List every line in this data where the string "original" occurs.
** Opening DATA SUPPLIED block **
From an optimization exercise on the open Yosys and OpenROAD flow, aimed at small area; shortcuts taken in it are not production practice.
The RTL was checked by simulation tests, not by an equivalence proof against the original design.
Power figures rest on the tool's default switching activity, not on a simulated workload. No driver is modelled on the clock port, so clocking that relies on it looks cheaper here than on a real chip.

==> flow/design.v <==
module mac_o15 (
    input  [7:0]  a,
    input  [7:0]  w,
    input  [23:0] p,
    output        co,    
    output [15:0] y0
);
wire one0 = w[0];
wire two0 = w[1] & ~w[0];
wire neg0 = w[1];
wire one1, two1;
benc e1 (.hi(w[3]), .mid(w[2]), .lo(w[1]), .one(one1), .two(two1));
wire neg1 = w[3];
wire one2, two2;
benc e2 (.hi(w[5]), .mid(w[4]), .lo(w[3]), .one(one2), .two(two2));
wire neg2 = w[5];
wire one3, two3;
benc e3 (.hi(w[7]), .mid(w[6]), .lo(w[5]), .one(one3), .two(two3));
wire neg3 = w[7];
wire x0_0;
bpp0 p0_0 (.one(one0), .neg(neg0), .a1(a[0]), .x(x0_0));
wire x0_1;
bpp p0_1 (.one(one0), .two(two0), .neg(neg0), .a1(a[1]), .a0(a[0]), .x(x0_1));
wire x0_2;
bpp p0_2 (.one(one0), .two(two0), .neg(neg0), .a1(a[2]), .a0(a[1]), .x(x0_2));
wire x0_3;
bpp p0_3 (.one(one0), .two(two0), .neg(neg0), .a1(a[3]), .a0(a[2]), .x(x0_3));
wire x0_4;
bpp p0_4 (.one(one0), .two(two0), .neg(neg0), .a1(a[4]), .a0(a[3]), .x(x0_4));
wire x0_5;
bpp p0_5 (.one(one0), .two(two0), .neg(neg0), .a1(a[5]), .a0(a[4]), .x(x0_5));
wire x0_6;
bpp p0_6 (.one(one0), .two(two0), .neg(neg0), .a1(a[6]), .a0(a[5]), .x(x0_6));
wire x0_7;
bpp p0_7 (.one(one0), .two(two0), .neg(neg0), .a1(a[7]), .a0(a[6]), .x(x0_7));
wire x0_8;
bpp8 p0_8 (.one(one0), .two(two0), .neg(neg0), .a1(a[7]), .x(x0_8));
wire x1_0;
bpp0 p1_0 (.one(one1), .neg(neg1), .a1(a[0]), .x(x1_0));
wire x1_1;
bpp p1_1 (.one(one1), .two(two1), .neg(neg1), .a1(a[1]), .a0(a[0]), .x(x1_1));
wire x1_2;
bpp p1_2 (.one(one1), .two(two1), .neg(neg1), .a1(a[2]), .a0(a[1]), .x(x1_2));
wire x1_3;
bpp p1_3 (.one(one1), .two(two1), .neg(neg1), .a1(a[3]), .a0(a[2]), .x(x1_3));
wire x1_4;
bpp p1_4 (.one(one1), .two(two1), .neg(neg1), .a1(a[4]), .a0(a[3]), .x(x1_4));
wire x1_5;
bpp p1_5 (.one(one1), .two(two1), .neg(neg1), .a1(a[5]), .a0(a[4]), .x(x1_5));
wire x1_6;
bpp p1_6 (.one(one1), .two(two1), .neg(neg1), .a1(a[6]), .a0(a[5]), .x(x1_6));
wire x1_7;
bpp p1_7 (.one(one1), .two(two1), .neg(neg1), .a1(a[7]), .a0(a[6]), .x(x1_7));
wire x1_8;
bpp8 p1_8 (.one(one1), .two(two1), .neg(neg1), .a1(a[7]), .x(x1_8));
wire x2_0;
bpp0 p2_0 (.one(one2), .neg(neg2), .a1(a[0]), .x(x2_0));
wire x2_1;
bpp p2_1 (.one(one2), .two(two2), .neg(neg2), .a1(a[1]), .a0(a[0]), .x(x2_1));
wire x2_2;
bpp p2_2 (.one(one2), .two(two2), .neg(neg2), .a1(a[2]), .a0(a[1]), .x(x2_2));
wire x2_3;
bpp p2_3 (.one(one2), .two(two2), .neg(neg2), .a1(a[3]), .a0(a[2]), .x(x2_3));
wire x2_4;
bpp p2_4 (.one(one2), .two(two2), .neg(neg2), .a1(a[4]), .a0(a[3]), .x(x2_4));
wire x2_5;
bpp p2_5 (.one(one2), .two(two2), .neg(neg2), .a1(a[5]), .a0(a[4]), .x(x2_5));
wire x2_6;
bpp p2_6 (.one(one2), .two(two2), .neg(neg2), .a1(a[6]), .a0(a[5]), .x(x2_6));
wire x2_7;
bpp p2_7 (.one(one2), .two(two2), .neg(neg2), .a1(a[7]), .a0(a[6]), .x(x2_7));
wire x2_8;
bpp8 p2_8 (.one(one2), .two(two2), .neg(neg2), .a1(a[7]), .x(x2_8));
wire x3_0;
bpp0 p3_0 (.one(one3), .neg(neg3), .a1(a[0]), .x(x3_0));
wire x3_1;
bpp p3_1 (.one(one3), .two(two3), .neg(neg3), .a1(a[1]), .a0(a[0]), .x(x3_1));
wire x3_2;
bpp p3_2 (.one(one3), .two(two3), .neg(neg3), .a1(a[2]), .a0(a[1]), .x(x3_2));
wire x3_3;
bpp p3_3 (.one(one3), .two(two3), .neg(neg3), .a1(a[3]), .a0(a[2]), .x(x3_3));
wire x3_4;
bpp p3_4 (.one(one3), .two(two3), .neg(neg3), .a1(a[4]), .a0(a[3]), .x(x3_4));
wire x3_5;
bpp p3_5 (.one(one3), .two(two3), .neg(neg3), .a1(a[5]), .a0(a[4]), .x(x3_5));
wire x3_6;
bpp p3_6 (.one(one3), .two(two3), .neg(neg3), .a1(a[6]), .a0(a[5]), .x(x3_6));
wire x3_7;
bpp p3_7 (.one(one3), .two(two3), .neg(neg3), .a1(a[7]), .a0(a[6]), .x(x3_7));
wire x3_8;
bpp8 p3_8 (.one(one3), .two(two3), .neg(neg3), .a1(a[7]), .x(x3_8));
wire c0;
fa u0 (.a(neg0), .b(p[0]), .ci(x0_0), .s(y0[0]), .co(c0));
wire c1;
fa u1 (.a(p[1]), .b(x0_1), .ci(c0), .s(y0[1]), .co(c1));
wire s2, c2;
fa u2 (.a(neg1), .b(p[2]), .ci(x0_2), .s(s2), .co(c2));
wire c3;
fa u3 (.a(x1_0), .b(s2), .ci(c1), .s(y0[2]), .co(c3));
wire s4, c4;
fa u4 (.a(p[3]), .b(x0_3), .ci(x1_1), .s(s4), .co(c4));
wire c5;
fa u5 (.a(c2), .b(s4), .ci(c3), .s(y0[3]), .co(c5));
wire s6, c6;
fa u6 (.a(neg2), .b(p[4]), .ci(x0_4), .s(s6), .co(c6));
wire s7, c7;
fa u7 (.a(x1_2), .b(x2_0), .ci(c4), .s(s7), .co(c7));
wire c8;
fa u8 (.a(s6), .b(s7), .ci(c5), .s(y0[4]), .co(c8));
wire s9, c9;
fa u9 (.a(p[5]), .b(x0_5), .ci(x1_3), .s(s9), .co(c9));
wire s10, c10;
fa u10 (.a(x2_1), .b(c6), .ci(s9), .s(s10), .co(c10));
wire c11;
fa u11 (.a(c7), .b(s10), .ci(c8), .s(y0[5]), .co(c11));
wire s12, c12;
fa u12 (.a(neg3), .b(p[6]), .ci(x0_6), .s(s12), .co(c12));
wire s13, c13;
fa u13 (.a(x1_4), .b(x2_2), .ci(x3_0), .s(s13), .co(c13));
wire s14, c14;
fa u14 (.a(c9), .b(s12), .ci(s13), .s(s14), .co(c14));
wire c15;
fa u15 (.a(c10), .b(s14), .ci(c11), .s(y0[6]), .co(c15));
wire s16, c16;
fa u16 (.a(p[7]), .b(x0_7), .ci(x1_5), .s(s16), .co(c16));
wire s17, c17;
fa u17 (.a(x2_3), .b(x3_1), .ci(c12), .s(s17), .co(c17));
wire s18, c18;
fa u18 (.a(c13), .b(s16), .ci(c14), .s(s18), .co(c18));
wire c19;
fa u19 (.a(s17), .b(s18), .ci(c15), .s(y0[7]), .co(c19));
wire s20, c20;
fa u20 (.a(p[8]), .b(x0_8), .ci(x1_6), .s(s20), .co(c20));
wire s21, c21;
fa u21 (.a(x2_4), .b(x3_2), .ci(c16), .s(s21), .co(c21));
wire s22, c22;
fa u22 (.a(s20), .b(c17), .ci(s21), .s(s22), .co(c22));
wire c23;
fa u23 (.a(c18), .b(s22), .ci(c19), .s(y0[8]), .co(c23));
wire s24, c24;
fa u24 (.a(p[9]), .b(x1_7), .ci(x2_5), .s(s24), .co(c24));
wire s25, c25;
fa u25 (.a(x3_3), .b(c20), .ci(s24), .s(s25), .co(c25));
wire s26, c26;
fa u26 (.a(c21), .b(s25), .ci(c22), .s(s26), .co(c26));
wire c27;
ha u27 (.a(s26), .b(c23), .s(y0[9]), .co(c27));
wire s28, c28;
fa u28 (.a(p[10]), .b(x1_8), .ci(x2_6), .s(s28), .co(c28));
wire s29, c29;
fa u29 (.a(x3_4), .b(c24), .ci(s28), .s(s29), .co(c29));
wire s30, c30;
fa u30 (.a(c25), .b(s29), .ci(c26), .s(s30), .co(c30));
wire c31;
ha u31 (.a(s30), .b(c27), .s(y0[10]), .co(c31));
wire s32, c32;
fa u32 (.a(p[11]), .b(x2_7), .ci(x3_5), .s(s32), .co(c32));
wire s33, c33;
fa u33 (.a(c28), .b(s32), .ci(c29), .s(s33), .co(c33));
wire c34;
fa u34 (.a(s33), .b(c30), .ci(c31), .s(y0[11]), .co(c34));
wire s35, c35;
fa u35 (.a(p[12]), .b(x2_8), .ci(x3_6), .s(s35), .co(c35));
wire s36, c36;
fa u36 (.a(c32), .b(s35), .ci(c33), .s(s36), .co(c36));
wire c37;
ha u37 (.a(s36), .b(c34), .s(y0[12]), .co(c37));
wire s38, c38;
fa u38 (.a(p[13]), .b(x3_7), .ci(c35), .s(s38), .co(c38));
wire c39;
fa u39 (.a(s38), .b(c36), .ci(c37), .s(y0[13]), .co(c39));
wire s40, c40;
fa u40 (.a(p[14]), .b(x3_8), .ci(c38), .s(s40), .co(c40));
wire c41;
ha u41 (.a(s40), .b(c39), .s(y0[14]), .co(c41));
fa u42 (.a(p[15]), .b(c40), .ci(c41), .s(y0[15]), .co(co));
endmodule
** Closing DATA SUPPLIED block **
** Opening DATA SUPPLIED block **
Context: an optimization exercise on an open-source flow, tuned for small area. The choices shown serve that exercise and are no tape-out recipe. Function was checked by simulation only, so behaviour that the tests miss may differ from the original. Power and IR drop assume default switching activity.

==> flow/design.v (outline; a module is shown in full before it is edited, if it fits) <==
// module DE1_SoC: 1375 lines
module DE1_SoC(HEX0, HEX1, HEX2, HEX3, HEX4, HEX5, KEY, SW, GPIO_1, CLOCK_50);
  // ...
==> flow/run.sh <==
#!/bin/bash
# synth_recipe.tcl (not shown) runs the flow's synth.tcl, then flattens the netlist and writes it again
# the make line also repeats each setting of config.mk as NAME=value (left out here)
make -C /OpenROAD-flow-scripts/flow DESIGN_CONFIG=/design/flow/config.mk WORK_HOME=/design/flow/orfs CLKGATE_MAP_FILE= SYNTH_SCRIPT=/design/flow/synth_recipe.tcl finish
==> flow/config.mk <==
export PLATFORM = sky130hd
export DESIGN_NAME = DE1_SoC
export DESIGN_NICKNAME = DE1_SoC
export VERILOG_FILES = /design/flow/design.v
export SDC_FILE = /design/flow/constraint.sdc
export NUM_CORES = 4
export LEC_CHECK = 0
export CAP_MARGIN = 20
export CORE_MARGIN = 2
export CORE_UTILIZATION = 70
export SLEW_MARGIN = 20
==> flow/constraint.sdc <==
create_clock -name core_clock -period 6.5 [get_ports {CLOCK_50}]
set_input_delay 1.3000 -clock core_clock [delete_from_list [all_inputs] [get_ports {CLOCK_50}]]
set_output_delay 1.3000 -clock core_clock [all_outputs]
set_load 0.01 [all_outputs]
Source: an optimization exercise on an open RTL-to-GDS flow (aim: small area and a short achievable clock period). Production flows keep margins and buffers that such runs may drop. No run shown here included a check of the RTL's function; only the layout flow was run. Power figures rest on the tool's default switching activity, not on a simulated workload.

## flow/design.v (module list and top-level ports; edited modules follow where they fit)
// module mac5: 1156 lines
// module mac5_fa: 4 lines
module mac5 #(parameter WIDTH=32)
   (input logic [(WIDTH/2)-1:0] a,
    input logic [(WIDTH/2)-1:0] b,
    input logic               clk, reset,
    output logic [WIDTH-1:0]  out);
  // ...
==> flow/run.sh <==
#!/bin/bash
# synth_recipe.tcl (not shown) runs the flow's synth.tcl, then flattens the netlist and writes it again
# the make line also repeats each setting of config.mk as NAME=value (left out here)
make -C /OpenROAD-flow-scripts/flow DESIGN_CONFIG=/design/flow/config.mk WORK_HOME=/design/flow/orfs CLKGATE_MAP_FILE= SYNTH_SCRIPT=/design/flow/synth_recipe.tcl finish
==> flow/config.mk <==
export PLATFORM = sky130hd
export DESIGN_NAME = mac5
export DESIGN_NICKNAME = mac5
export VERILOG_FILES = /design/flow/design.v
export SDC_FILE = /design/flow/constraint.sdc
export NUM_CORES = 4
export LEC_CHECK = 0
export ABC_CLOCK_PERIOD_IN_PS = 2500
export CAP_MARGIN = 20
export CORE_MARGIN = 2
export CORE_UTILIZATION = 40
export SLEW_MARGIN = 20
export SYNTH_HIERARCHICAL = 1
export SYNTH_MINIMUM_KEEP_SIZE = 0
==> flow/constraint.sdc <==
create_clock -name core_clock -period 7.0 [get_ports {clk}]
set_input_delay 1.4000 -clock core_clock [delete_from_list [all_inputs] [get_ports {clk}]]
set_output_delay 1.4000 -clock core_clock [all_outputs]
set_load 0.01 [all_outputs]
** Closing DATA SUPPLIED block **
**EXERCISE RESPONSE:**
The RTL was checked by simulation tests, not by an equivalence proof against the original design.
Context: an optimization exercise on an open-source flow, tuned for small area. The choices shown serve that exercise and are no tape-out recipe. Function was checked by simulation only, so behaviour that the tests miss may differ from the original. Power and IR drop assume default switching activity.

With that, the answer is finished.